1) WP is explicit that statements justified in the body of the article don't have to be cited in the lede. We already have in the body of the article "The Historical Encyclopedia of anti-semitism notes the paradox of Dickens both being a "champion of causes of the oppressed" who abhorred slavery and supported the European liberal revolutions of the 1840s, and his creation of the anti-semitic caricature of the character of Fagin." This justifies the lede statement, as does For authors Sally Ledger and Holly Furneaux, it is a puzzle as to how one can square away Dickens' racialism for concern with the poor and the downcast.
I will slightly modify and cite the statement, however.-- WickerGuy ( talk) 13:15, 21 March 2012 (UTC)

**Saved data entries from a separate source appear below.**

$ cat design/flow/config.mk
export PLATFORM = sky130hd
export DESIGN_NAME = vga
export DESIGN_NICKNAME = vga
export VERILOG_FILES = /design/flow/design.v
export SDC_FILE = /design/flow/constraint.sdc
export NUM_CORES = 4
export LEC_CHECK = 1
export CORE_AREA = 10 10 97 97
export DIE_AREA = 0 0 107 107
$ cat design/flow/constraint.sdc
current_design vga

set clk_period 1.3
set clk_io_pct 0.2

create_clock -name clk0 -period $clk_period [get_ports {CLOCK_50}]

set non_clock_inputs [all_inputs -no_clocks]
set_input_delay [expr $clk_period * $clk_io_pct] -clock clk0 $non_clock_inputs
set_output_delay [expr $clk_period * $clk_io_pct] -clock clk0 [all_outputs]
$ cat design/flow/design.v
module vga(CLOCK_50, ar, VGA_R, VGA_G, VGA_B, VGA_HS, VGA_VS, VGA_BLANK, VGA_SYNC, VGA_CLK);
   input CLOCK_50;  
	input ar;   
   output [9:0] VGA_R, VGA_G, VGA_B;  
   output VGA_HS;    
   output VGA_VS;    
	output VGA_BLANK, VGA_SYNC;
	output VGA_CLK;
   reg 	  r, g, b;
   reg    hsync, vsync;
	reg clk;  
   reg [9:0] hcount, vcount;   
   reg 	     video_on_h, video_on_v;
	assign VGA_BLANK = 1'b1;
	assign VGA_SYNC = 1'b1;
	assign VGA_HS = hsync;
	assign VGA_VS = vsync;
	assign VGA_R = {r, r, r, r, r, r, r, r, r};
	assign VGA_G = {1'b1, g, 7'b0};
	assign VGA_B = {1'b1, b, 7'b0};
   parameter [9:0] h_max = 10'd799;
   parameter [9:0] v_max = 10'd524;
	wire	AUD_CTRL_CLK;
   always @(negedge ar or posedge CLOCK_50)
     if(~ar)
			clk = 1'b0;
		else
			clk = ~clk;
	assign VGA_CLK = clk;
   always @(negedge ar or posedge clk)
     if(~ar)
       begin
	  hcount = 10'b0;
	  video_on_h  = 1'b0;
       end
     else
       begin
	  if(hcount >= h_max)
	    hcount = 10'b0;
	  else
	    hcount = hcount + 1;
	  if(hcount <= 755 && hcount >= 659)
	    hsync = 1'b0;
	  else
	    hsync = 1'b1;
	  if(hcount <= 639)
	    video_on_h = 1'b1;
	  else
	    video_on_h = 1'b0;
       end  
   always @(negedge ar or posedge clk)
     if(~ar)
       begin
	  vcount = 10'b0;
	  video_on_v  = 1'b0;
       end
     else
       begin
	  if(vcount >= v_max)
	    vcount = 10'b0;
	  else
         if(hcount == 10'd699)
     	    vcount = vcount + 1;
	  if(vcount <= 494 && vcount >= 493)
	    vsync = 1'b0;
	  else
	    vsync = 1'b1;
	  if(vcount <= 479)
	    video_on_v = 1'b1;
	  else
	    video_on_v = 1'b0;
       end  
   always @(negedge ar or posedge clk)
     if(~ar)
       begin
	  r = 1'b0;
	  g = 1'b0;
	  b = 1'b0;
       end
     else
       begin
	  if(video_on_v & video_on_h)  
	    begin
	       r = hcount[8];
	       g = hcount[7];
	       b = hcount[6];
	    end
	  else
	    begin
	       r = 1'b0;
	       g = 1'b0;
	       b = 1'b0;
	    end  
       end  
endmodule  
$ cat design/flow/run.sh
#!/bin/bash
# OpenROAD 26Q1-2900-gdf79404cd8, Yosys 0.63+post, stock flow scripts
make -C /OpenROAD-flow-scripts/flow DESIGN_CONFIG=/design/flow/config.mk WORK_HOME=/design/flow/orfs finish
==> flow_summary.html <==
<h2>Implementation results</h2>
<table>
<tr><th>Metric</th><th>Value</th></tr>
<tr><th colspan="2">Outcome</th></tr>
<tr><td>Status</td><td>complete, no violations</td></tr>
<tr><th colspan="2">Place</th></tr>
<tr><td>RePlAce Congestion</td><td>0.859</td></tr>
<tr><td>Inst Count DP</td><td>294</td></tr>
<tr><td>Placed wire-length estimate after detailed placement</td><td>2500 µm</td></tr>
<tr><td>Cell area reported after detailed placement</td><td>0.00188 mm²</td></tr>
<tr><td>Minimum setup slack after placement</td><td>0.250 ns</td></tr>
<tr><td>Port-buffer cells</td><td>15</td></tr>
<tr><th colspan="2">Logic synthesis</th></tr>
<tr><td>Average instance area after synthesis</td><td>9.19 µm²</td></tr>
<tr><td>Post-synth EDFFs</td><td>2</td></tr>
<tr><td>Proportion of register bits with asynchronous set or reset after synthesis</td><td>92.9%</td></tr>
<tr><td>Number of standard cells reported by yosys</td><td>193</td></tr>
<tr><td>Most used DFF post-synth</td><td>dfrtp_1</td></tr>
<tr><td>Sequential-to-total area share from yosys stat</td><td>40.1%</td></tr>
<tr><td>Post-synthesis register bit count</td><td>28</td></tr>
<tr><td>Netlist area before placement</td><td>0.00177 mm²</td></tr>
<tr><td>Yosys warning tally</td><td>1</td></tr>
<tr><td>Post-synthesis cell count</td><td>193</td></tr>
<tr><td>Yosys stat chip area</td><td>0.00177 mm²</td></tr>
<tr><td>Distinct cell type count after synthesis</td><td>44</td></tr>
<tr><th colspan="2">Timing</th></tr>
<tr><td>Shortest period the worst path allows</td><td>1.05 ns</td></tr>
<tr><td>Max-slew violations</td><td>0</td></tr>
<tr><td>Worst slew margin relative to its limit</td><td>46.4%</td></tr>
<tr><td>Slew at the pin closest to its max-slew limit</td><td>0.802 ns</td></tr>
<tr><td>Setup violators final</td><td>0</td></tr>
<tr><td>F_max</td><td>0.953 GHz</td></tr>
<tr><td>Minimum setup slack in the final design</td><td>0.251 ns</td></tr>
<tr><td>Period utilisation layout</td><td>80.7%</td></tr>
<tr><td>Unrepaired setup endpoints after global routing</td><td>false</td></tr>
<tr><td>Count of unclocked register or latch pins</td><td>27</td></tr>
<tr><td>Hold slack final</td><td>0.425 ns</td></tr>
<tr><td>Setup Skew</td><td>0 ns</td></tr>
<tr><td>Setup TNS</td><td>0 ns</td></tr>
<tr><td>Number of unconstrained endpoints</td><td>42</td></tr>
<tr><td>Final Hold Fails</td><td>0</td></tr>
<tr><th colspan="2">Detailed routing</th></tr>
<tr><td>Number of diodes added for antenna fixing</td><td>0</td></tr>
<tr><td>Post-detailed-routing wire length</td><td>3240 µm</td></tr>
<tr><td>Vias</td><td>1216</td></tr>
<tr><td>Number of iterations in the first detailed-routing pass</td><td>4</td></tr>
<tr><td>Post-route DRC</td><td>0</td></tr>
<tr><td>Initial DRC Count</td><td>52</td></tr>
<tr><td>Residual antenna-violating net count after detailed routing</td><td>0</td></tr>
<tr><td>Post-DR vias/cell</td><td>4.14</td></tr>
<tr><td>Wirelength per Cell</td><td>11.0 µm</td></tr>
<tr><th colspan="2">Power</th></tr>
<tr><td>Power per Cell Area</td><td>29.8 mW/mm²</td></tr>
<tr><td>IR Drop Worst-Case VDD</td><td>0.0000795 V</td></tr>
<tr><td>Leakage component of the power</td><td>0.772 nW</td></tr>
<tr><th colspan="2">Finish</th></tr>
<tr><td>Area growth, synth to finish</td><td>6.21%</td></tr>
<tr><td>Layout Cell Area excl Fill</td><td>0.00188 mm²</td></tr>
<tr><td>Register Area</td><td>711 µm²</td></tr>
<tr><td>Filler instances</td><td>812</td></tr>
<tr><td>Tally of non-filler cells in the final layout</td><td>294</td></tr>
<tr><td>Comb gate area</td><td>843 µm²</td></tr>
<tr><td>Share of final-layout standard cells stronger than drive strength 1</td><td>4.10%</td></tr>
<tr><th colspan="2">CTS</th></tr>
<tr><td>Number of gates given a new drive strength after cts</td><td>0</td></tr>
<tr><td>Source-to-sink clock delay at the later pin of the worst-skew pair</td><td>0 ns</td></tr>
<tr><td>Number of hold-repair buffers added at the cts stage</td><td>0</td></tr>
<tr><td>Setup fix buffers added after clock tree synthesis</td><td>0</td></tr>
<tr><td>Post-CTS clock slew at the launch and capture registers of the worst setup and hold paths</td><td>0 ns</td></tr>
<tr><th colspan="2">Global route</th></tr>
<tr><td>Pin count of the biggest net entering global routing</td><td>29</td></tr>
<tr><td>Vias in the first global route</td><td>1109</td></tr>
<tr><td>Antenna violations before repair</td><td>0</td></tr>
<tr><td>Grt ovf</td><td>0</td></tr>
<tr><td>Global-route total usage across every layer</td><td>5.39%</td></tr>
<tr><td>Global-route wire length before repair</td><td>5420 µm</td></tr>
<tr><th colspan="2">Critical path</th></tr>
<tr><td>Data required time at the worst endpoint</td><td>1.04 ns</td></tr>
<tr><td>Worst Setup Start Kind</td><td>flop</td></tr>
<tr><td>Worst r2r src</td><td>clk$_DFF_PN0_</td></tr>
<tr><td>Crit path kind</td><td>flop to primary output</td></tr>
<tr><td>Slowest cell on the critical path</td><td>clkdlybuf4s50_1</td></tr>
<tr><td>FF-to-FF End</td><td>clk$_DFF_PN0_</td></tr>
<tr><td>Worst Path Max Fanout</td><td>2</td></tr>
<tr><td>Cells traversed along the worst timing path</td><td>clkdlybuf4s50_1</td></tr>
<tr><td>Crit path max-delay family</td><td>buffers and inverters</td></tr>
<tr><td>Endpoint arrival time on the critical path</td><td>0.79 ns</td></tr>
<tr><td>Largest stage delay on the critical path</td><td>0.47 ns</td></tr>
<tr><td>Critical path launch point</td><td>clk$_DFF_PN0_</td></tr>
<tr><td>Kind of end point of the critical path</td><td>primary output</td></tr>
<tr><td>End of the critical path</td><td>VGA_CLK</td></tr>
<tr><td>Path depth of the worst reg2reg path</td><td>2</td></tr>
<tr><td>Critical path depth in cells</td><td>1</td></tr>
<tr><td>Reg2reg setup slack</td><td>0.53 ns</td></tr>
<tr><td>Number of buffers and inverters on the critical path</td><td>1</td></tr>
<tr><th colspan="2">Floorplanning</th></tr>
<tr><td>Core utilization before placement</td><td>24.3%</td></tr>
<tr><td>X dimension of the die</td><td>107 µm</td></tr>
<tr><td>Number of rows created at floorplan</td><td>31</td></tr>
<tr><td>Floorplan core area</td><td>0.00729 mm²</td></tr>
<tr><td>Die height</td><td>107 µm</td></tr>
<tr><td>IO Count</td><td>37</td></tr>
<tr><td>Total Die Area</td><td>0.0114 mm²</td></tr>
<tr><th colspan="2">Flow run</th></tr>
<tr><td>Tool warnings</td><td>30</td></tr>
<tr><td>Tally of max-capacitance violations</td><td>0</td></tr>
<tr><th colspan="2">Worst hold path</th></tr>
<tr><td>Tightest Hold Check Type</td><td>input port to async pin</td></tr>
</table>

"The online Holocaust encyclopedia has five articles that mention Richard Wagner (though not one focused on him), one that mentions Ezra Pound, but they never even mention Charles Dickens at all. YK keeps this issue alive because he thinks Dickens' racism is still highly influential on contemporary life, when the rest of us understand it is not", the Curley-Dickens reconciliation is evidence of the contemporariness of Dickens' insults, and has been added to the article Yogesh Khandke ( talk) 15:00, 26 March 2012 (UTC)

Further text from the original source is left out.